*Exercise details:*
Every line of the records below from the line with "multiInputGateArea_um2: 2600" up to and including the line with "grt_antenna_before_repair: 0" must be reproduced exactly, and no line outside that range.

*Provided information:*

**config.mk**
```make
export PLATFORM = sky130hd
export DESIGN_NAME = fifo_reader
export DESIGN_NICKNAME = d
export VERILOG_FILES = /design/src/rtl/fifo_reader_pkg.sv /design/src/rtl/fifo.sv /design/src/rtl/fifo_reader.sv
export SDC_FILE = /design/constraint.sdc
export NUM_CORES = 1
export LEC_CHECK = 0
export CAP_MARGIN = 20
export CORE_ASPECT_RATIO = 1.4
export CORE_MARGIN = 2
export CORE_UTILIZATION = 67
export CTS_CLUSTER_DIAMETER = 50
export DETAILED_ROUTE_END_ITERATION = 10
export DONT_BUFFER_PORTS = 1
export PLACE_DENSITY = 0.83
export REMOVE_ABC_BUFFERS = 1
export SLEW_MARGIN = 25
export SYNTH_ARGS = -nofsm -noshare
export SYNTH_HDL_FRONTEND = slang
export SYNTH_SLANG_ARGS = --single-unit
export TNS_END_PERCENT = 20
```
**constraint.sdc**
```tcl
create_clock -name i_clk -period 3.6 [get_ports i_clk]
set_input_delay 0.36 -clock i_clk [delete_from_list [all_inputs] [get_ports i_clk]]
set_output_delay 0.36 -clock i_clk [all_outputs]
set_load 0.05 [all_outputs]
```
--
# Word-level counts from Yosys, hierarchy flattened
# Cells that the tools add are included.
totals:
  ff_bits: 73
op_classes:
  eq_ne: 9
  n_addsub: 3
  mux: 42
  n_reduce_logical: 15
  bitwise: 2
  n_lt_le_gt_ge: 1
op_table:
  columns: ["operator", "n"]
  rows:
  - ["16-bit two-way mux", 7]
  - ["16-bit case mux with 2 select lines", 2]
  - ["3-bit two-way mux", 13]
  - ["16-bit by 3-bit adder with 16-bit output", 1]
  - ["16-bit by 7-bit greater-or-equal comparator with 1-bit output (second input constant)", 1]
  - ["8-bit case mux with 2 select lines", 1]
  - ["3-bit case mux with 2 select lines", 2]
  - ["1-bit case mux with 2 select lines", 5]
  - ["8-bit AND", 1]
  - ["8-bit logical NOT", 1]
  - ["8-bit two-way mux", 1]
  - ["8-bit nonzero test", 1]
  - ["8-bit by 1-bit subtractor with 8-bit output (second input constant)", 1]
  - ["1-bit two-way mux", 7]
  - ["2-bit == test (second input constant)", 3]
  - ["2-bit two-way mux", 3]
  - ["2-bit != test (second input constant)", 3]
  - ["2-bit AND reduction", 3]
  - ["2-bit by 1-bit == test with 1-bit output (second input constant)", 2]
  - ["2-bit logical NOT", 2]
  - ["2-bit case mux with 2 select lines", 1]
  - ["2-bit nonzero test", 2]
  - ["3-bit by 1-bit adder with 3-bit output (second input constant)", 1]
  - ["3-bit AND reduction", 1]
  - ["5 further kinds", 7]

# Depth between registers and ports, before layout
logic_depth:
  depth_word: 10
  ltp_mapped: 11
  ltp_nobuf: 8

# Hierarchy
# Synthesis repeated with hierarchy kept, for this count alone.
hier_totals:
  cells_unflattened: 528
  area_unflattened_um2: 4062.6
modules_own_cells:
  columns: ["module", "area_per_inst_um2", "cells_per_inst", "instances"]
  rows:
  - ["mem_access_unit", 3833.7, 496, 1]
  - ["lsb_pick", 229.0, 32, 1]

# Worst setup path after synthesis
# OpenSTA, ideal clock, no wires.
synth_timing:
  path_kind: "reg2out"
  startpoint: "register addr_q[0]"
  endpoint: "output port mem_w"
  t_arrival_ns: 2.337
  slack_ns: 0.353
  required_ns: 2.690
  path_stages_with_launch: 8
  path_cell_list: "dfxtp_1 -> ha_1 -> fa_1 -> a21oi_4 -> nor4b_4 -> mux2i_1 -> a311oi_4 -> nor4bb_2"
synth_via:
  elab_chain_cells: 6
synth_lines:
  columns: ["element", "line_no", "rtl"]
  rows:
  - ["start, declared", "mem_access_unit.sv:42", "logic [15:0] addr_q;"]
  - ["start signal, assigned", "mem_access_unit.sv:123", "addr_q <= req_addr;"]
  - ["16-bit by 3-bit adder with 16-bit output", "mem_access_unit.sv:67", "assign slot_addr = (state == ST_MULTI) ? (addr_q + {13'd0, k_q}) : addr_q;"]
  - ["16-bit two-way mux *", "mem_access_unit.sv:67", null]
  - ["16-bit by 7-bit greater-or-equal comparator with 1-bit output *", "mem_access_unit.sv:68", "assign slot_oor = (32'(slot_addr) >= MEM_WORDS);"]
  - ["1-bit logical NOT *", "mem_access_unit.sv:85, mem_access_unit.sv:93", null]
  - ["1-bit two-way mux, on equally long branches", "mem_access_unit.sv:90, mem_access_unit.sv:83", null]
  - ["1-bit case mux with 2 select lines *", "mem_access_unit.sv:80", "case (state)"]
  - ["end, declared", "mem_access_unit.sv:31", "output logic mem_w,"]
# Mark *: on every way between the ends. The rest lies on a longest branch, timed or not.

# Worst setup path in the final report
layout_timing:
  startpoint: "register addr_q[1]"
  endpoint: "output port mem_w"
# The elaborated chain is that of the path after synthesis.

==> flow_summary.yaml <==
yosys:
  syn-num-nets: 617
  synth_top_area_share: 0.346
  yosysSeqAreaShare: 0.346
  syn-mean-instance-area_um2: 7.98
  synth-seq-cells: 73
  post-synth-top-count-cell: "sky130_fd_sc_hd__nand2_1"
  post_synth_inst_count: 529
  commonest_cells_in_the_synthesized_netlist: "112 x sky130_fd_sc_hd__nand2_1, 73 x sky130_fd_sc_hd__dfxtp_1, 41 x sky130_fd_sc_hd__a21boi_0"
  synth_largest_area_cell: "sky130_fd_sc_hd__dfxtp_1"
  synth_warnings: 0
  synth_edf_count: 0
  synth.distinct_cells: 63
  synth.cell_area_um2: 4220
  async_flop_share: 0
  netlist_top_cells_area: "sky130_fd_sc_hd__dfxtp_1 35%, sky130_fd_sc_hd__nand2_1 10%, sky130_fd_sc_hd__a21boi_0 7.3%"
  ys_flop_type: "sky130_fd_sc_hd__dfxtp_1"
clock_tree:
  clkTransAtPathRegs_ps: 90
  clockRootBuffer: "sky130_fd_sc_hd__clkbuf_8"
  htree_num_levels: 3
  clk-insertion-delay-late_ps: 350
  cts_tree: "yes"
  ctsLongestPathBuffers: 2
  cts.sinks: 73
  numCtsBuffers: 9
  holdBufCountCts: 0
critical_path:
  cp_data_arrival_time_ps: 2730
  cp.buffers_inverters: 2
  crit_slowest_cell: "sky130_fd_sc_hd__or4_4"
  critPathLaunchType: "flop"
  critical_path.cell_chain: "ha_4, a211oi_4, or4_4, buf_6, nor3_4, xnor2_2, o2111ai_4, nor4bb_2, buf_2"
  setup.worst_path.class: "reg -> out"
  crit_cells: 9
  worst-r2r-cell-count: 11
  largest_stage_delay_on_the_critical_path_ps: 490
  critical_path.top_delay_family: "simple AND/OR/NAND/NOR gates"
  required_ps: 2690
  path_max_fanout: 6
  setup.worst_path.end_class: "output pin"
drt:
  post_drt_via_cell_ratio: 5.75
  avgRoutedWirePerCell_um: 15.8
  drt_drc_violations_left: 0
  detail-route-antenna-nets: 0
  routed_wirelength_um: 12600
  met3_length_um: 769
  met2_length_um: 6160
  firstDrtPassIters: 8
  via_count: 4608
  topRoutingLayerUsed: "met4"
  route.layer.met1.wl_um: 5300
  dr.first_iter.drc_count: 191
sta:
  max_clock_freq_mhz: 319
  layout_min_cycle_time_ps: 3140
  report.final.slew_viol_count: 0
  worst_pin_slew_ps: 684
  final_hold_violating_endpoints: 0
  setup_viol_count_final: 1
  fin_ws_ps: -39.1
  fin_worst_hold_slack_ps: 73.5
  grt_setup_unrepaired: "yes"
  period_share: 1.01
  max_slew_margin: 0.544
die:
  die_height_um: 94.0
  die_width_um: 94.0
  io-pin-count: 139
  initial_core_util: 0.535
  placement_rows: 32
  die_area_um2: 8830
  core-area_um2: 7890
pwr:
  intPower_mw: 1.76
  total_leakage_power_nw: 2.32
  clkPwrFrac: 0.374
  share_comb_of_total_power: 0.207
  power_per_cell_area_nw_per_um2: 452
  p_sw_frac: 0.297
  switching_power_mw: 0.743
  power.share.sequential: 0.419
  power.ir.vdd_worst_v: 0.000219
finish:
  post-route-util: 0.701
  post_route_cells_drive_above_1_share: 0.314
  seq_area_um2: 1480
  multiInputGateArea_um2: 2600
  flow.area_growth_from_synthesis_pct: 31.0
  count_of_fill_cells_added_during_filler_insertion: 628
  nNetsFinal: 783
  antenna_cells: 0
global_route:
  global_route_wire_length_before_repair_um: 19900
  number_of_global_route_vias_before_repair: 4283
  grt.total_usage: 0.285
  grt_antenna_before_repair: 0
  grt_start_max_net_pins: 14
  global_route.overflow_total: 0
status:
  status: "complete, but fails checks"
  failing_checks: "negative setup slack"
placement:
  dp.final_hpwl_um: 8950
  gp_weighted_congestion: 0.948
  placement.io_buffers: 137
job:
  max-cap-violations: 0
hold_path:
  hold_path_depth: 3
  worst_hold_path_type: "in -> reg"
==
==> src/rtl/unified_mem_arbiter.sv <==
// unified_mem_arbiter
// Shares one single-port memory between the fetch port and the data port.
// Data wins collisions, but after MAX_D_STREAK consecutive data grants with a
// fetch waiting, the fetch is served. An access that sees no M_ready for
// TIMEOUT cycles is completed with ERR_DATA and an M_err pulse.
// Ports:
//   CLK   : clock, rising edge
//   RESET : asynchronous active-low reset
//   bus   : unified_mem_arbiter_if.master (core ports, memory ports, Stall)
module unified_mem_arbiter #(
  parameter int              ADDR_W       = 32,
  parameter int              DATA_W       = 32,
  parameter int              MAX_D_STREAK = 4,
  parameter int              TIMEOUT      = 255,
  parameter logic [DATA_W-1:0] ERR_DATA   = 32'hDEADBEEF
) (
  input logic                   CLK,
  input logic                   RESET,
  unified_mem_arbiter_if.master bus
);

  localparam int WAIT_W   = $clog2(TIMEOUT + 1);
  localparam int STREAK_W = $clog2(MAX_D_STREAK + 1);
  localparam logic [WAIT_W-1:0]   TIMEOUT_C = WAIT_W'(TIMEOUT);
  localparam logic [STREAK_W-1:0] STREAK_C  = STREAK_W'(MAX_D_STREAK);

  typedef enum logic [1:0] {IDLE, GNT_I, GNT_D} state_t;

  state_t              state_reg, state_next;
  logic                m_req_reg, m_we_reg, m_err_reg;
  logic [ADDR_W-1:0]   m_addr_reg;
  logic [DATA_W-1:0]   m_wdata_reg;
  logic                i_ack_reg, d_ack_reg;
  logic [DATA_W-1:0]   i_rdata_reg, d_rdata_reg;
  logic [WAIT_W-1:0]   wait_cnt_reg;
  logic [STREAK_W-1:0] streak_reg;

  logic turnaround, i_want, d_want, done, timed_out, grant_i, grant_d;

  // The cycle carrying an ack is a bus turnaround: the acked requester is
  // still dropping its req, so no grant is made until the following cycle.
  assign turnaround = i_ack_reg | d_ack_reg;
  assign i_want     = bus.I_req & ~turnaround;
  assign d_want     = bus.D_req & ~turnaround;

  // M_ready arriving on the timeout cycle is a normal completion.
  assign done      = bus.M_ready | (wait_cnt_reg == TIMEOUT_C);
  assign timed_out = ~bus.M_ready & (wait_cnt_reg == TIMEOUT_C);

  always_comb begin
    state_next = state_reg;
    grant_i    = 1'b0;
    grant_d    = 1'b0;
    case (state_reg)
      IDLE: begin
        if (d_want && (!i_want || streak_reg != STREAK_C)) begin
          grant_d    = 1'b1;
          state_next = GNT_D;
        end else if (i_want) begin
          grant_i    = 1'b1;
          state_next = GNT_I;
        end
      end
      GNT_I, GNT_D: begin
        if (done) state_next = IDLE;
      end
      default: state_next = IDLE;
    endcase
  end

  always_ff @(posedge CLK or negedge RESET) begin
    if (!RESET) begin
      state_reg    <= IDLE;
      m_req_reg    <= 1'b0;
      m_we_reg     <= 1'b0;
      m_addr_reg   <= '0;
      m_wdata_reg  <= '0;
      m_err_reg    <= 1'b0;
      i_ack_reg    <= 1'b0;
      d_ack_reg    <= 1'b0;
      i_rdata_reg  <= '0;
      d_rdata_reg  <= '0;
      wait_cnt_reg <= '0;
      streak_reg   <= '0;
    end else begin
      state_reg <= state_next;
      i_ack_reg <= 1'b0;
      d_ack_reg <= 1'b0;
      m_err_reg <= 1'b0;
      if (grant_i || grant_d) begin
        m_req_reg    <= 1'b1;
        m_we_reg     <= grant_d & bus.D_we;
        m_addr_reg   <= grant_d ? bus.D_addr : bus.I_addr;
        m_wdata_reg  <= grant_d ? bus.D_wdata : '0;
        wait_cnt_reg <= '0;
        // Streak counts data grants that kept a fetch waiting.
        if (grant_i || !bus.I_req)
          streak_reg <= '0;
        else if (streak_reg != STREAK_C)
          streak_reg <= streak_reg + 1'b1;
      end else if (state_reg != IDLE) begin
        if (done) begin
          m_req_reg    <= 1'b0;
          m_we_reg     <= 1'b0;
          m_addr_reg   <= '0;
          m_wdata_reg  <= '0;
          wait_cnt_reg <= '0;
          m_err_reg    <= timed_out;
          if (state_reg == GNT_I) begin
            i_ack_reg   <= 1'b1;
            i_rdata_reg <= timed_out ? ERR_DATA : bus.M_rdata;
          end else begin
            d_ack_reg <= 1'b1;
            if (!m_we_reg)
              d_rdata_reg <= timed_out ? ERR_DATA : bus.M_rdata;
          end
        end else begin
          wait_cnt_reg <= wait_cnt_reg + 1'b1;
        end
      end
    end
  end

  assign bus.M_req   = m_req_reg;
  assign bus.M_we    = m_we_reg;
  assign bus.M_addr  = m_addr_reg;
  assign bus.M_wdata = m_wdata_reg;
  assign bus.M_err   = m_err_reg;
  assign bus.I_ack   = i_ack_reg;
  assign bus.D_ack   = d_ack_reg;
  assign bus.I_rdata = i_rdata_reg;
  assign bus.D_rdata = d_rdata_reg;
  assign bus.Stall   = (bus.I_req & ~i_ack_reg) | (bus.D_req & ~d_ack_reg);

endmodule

*Exercise response:*
  multiInputGateArea_um2: 2600
  flow.area_growth_from_synthesis_pct: 31.0
  count_of_fill_cells_added_during_filler_insertion: 628
  nNetsFinal: 783
  antenna_cells: 0
global_route:
  global_route_wire_length_before_repair_um: 19900
  number_of_global_route_vias_before_repair: 4283
  grt.total_usage: 0.285
  grt_antenna_before_repair: 0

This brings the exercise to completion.